**EXERCISE INSTRUCTIONS:** Your task is to copy every line of the entries that contains "wrAcc".

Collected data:
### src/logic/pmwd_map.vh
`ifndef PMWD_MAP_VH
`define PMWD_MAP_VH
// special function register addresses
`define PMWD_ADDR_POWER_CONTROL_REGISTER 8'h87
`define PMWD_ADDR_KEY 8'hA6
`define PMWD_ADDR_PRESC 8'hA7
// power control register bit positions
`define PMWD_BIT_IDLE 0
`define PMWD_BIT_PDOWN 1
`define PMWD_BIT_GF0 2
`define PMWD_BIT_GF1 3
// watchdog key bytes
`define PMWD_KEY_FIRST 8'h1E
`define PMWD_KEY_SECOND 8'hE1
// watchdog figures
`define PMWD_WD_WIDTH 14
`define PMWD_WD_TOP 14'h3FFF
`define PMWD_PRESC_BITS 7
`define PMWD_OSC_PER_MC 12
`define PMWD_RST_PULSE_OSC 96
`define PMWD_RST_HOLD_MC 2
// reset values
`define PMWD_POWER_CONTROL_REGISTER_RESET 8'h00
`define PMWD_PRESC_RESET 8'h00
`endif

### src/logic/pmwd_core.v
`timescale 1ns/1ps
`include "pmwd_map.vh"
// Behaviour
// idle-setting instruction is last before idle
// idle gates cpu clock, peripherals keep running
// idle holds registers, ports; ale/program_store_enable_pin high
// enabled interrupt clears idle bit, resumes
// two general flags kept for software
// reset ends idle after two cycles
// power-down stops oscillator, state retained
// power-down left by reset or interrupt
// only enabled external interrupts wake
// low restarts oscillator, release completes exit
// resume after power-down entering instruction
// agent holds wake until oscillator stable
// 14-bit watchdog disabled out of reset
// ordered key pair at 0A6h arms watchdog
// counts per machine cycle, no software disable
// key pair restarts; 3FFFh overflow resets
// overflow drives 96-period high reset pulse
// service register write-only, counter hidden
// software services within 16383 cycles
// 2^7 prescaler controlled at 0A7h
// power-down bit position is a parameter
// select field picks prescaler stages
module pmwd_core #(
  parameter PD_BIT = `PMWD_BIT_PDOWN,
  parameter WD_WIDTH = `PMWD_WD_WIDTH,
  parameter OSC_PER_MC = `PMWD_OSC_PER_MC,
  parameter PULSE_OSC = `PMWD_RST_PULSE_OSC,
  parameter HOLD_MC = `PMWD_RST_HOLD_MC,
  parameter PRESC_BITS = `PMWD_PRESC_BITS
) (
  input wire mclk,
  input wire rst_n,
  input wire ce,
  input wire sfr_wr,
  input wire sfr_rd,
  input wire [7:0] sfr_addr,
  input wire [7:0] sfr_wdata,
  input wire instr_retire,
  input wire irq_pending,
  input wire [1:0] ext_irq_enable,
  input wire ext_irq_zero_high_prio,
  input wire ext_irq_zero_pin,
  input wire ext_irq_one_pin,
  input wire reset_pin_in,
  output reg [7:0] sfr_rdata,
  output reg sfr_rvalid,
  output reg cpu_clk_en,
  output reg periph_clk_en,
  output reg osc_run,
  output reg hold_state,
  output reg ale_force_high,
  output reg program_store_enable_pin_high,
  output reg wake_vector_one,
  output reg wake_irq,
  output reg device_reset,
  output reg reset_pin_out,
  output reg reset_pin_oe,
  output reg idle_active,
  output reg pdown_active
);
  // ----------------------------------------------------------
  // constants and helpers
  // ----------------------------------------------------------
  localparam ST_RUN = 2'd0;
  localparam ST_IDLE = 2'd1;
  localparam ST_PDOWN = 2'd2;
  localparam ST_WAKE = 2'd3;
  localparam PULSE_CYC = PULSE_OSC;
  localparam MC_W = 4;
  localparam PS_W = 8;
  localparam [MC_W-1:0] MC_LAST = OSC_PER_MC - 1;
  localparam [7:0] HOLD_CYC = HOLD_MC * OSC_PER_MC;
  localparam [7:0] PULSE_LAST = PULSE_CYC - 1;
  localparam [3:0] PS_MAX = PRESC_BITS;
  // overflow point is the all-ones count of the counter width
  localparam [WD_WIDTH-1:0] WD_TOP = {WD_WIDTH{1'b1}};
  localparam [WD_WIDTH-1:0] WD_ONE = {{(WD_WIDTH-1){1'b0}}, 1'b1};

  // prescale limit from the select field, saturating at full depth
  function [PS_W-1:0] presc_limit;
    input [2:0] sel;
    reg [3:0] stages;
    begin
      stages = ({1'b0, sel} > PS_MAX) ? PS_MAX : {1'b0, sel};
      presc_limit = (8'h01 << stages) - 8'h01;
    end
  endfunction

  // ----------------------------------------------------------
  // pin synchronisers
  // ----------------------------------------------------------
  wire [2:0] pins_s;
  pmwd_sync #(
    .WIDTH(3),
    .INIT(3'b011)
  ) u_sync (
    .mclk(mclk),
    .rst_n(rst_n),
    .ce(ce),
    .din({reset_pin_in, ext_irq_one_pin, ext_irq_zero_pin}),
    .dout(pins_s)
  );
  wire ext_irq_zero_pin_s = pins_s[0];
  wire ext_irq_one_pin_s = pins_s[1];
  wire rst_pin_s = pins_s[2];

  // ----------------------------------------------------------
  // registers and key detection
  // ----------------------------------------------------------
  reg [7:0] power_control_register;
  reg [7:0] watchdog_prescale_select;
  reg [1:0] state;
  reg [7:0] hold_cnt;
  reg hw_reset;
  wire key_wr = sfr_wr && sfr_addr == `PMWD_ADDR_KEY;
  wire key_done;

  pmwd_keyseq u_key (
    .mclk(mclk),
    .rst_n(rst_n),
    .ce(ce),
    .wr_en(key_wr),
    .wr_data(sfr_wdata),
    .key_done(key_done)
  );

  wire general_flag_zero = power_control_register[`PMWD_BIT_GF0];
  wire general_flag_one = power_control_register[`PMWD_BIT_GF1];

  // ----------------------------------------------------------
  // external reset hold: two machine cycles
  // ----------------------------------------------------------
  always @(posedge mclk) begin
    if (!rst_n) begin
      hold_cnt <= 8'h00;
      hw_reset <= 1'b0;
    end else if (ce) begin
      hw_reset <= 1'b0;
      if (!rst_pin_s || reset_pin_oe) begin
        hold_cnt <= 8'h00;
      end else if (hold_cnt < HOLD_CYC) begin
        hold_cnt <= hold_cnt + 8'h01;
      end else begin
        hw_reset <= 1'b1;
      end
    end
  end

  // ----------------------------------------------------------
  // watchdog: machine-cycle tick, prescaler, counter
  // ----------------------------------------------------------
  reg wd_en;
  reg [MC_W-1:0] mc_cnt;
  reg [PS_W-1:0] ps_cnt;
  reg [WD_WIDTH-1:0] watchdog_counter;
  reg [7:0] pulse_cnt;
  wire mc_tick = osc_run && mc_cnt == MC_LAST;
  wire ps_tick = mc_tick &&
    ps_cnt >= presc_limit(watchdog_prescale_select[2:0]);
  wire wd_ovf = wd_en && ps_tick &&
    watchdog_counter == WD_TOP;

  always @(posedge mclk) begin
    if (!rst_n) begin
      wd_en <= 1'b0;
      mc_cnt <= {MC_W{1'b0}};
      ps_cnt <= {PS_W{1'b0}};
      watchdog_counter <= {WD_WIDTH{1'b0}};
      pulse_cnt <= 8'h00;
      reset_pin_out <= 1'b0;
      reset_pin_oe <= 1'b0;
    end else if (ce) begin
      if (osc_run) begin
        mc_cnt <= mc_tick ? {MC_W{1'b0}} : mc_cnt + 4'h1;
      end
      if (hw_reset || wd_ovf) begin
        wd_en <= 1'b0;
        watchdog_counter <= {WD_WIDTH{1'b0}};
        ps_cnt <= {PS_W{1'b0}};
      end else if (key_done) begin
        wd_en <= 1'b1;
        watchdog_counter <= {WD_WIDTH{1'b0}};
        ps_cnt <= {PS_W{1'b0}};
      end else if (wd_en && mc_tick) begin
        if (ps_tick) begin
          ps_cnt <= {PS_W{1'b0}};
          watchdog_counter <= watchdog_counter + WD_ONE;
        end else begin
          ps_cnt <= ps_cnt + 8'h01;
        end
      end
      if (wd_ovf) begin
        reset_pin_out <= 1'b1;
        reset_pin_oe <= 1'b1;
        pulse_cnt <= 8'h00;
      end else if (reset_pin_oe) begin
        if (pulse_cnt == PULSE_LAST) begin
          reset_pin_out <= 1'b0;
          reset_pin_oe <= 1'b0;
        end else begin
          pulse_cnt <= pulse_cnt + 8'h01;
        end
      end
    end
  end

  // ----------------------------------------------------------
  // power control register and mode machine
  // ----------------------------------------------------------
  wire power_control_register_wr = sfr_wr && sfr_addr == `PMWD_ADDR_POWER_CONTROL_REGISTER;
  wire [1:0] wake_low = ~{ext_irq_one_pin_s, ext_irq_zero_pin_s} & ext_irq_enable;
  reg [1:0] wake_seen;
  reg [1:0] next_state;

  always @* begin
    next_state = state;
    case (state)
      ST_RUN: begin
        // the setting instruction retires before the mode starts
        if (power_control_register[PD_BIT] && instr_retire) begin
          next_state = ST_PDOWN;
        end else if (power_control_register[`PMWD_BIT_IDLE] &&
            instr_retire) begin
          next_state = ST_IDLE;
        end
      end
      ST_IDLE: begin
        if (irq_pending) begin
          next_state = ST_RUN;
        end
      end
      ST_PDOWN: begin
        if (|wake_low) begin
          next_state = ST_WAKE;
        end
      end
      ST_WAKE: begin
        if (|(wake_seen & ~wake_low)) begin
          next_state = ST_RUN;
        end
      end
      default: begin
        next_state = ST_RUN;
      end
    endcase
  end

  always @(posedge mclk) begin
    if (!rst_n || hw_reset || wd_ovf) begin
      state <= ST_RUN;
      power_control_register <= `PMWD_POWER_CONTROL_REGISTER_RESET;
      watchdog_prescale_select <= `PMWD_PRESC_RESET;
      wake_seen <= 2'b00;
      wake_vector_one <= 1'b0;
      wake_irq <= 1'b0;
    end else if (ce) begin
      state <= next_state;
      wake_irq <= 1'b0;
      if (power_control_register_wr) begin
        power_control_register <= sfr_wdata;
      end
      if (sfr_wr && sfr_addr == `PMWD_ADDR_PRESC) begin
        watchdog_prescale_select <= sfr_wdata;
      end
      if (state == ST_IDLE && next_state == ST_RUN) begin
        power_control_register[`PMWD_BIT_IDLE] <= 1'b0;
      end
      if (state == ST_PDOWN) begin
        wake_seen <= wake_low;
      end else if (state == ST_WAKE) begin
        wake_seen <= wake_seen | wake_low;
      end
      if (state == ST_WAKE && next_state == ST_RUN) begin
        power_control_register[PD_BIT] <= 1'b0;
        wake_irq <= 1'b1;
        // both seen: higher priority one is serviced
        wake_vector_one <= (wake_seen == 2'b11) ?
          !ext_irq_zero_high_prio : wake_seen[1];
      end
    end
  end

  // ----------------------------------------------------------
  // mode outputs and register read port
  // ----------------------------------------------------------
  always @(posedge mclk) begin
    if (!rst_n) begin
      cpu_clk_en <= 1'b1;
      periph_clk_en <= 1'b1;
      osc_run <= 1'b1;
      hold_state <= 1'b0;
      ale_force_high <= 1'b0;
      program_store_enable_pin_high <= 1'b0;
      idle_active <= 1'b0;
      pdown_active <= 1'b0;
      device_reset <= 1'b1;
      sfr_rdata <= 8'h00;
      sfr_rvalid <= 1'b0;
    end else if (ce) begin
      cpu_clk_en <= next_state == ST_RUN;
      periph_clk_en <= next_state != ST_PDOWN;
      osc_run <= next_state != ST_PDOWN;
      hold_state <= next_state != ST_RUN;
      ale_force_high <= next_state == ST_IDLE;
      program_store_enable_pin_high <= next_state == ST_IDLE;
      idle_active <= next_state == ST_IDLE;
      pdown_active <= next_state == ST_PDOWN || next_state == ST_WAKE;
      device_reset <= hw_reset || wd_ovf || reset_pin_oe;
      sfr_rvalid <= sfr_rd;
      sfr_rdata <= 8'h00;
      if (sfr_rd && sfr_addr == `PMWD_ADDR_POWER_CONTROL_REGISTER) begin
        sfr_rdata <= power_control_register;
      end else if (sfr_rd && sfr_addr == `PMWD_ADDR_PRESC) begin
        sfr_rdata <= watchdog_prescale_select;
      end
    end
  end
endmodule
--
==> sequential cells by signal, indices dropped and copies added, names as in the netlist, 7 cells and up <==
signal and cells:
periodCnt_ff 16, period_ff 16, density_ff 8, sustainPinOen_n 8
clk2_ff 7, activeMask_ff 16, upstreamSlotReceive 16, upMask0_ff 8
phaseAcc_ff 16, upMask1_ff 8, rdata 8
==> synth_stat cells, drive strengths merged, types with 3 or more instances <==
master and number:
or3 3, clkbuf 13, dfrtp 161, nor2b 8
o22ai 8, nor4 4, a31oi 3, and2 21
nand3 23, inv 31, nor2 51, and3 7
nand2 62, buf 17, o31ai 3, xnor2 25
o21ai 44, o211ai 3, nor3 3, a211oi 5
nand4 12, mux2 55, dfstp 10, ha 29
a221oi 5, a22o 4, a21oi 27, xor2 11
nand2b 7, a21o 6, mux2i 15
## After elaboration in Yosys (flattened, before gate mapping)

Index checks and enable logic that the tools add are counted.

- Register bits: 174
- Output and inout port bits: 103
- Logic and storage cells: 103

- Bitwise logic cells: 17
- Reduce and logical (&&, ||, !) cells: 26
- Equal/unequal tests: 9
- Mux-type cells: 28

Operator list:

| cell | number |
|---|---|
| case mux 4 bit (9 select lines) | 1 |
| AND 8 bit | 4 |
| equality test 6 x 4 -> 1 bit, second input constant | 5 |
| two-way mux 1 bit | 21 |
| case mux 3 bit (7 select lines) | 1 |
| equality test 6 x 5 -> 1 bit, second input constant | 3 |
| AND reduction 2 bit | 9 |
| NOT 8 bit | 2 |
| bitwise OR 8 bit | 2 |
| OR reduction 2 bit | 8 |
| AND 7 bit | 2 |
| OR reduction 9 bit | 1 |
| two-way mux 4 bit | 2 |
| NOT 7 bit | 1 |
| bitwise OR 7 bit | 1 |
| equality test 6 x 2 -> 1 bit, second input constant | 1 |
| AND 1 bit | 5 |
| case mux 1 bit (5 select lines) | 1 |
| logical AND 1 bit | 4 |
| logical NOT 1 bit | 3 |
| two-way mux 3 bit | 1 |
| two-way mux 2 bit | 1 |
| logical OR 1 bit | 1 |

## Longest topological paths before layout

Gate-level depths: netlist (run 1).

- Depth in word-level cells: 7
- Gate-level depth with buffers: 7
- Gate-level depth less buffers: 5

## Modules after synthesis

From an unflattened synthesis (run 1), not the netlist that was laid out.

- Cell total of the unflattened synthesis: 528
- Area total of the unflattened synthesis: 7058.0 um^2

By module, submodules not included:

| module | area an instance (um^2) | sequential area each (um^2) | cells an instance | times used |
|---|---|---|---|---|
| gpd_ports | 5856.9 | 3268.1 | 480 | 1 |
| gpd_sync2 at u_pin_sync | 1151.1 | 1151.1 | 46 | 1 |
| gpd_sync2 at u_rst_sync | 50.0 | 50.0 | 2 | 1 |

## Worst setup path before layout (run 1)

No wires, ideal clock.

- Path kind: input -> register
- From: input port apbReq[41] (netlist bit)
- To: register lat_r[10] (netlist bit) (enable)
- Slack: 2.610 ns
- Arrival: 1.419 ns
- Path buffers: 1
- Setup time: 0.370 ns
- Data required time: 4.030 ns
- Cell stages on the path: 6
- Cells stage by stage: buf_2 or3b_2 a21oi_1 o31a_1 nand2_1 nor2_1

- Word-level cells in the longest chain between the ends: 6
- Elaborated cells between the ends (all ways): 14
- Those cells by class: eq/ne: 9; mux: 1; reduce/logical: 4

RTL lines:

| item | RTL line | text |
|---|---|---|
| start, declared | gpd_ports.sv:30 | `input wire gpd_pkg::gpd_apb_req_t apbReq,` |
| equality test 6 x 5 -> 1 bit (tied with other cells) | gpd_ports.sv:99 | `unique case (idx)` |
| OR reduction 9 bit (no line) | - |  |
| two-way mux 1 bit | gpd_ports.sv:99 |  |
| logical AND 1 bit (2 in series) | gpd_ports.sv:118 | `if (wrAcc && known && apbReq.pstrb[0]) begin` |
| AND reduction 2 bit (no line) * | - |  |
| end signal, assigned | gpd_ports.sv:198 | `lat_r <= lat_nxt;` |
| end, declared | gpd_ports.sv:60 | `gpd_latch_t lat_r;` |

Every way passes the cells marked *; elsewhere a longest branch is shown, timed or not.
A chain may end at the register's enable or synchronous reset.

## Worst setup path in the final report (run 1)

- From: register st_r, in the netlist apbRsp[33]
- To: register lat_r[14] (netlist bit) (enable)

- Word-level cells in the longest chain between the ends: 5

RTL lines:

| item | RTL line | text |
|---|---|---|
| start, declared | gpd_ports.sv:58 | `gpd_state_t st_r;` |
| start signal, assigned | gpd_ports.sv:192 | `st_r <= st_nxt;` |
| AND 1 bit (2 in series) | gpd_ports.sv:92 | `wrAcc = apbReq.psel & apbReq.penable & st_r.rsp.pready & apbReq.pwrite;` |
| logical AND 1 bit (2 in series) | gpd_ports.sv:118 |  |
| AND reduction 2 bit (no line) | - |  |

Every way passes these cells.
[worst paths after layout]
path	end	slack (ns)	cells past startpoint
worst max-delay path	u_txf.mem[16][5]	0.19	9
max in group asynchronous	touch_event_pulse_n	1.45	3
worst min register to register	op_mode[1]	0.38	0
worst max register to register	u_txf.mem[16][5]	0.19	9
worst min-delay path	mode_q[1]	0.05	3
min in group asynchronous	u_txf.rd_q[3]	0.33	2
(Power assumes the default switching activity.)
...
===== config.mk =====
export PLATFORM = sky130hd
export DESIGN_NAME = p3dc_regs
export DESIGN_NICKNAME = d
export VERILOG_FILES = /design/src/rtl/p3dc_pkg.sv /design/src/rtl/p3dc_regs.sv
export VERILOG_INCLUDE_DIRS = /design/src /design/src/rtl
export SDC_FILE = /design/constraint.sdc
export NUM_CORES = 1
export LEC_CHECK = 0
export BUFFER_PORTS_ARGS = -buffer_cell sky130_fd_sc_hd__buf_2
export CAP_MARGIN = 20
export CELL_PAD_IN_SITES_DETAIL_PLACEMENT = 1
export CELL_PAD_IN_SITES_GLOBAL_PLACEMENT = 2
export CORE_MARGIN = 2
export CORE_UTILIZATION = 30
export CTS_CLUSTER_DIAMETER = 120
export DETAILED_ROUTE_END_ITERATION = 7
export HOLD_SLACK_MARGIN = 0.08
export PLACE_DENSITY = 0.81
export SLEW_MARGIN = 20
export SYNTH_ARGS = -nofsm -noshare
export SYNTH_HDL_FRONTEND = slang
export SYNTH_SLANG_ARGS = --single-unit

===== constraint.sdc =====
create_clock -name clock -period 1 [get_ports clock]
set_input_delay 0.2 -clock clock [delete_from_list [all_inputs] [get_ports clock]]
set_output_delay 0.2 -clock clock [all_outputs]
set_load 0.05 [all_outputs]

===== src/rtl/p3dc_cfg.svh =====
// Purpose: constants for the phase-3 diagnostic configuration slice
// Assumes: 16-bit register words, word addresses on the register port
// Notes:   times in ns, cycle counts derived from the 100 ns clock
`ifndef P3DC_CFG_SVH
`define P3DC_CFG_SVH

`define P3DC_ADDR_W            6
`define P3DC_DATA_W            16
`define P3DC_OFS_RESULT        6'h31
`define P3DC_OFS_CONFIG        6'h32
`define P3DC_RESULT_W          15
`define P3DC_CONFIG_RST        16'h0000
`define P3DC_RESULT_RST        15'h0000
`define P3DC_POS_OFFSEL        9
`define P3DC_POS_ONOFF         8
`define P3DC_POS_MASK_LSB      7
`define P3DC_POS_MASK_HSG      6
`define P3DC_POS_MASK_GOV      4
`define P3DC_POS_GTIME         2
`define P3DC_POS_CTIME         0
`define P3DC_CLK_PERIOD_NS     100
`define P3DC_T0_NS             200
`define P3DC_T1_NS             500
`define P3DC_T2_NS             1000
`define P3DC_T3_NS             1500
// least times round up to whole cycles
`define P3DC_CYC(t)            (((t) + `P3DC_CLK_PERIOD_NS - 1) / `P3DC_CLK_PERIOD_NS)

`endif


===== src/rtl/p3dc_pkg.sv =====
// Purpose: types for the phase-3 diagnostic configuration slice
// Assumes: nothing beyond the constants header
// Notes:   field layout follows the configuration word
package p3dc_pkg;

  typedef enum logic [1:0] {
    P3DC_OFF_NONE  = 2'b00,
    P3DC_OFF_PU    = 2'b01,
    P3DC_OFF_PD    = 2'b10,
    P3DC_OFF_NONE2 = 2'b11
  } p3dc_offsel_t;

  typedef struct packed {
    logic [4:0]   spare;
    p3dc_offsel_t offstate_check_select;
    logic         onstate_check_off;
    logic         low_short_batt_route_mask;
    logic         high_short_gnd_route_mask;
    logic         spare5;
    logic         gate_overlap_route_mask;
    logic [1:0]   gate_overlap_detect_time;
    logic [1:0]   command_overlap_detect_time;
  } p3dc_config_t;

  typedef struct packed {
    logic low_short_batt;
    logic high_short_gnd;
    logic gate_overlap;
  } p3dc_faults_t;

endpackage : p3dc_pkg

**YOUR SOLUTION:**
| logical AND 1 bit (2 in series) | gpd_ports.sv:118 | `if (wrAcc && known && apbReq.pstrb[0]) begin` |
| AND 1 bit (2 in series) | gpd_ports.sv:92 | `wrAcc = apbReq.psel & apbReq.penable & st_r.rsp.pready & apbReq.pwrite;` |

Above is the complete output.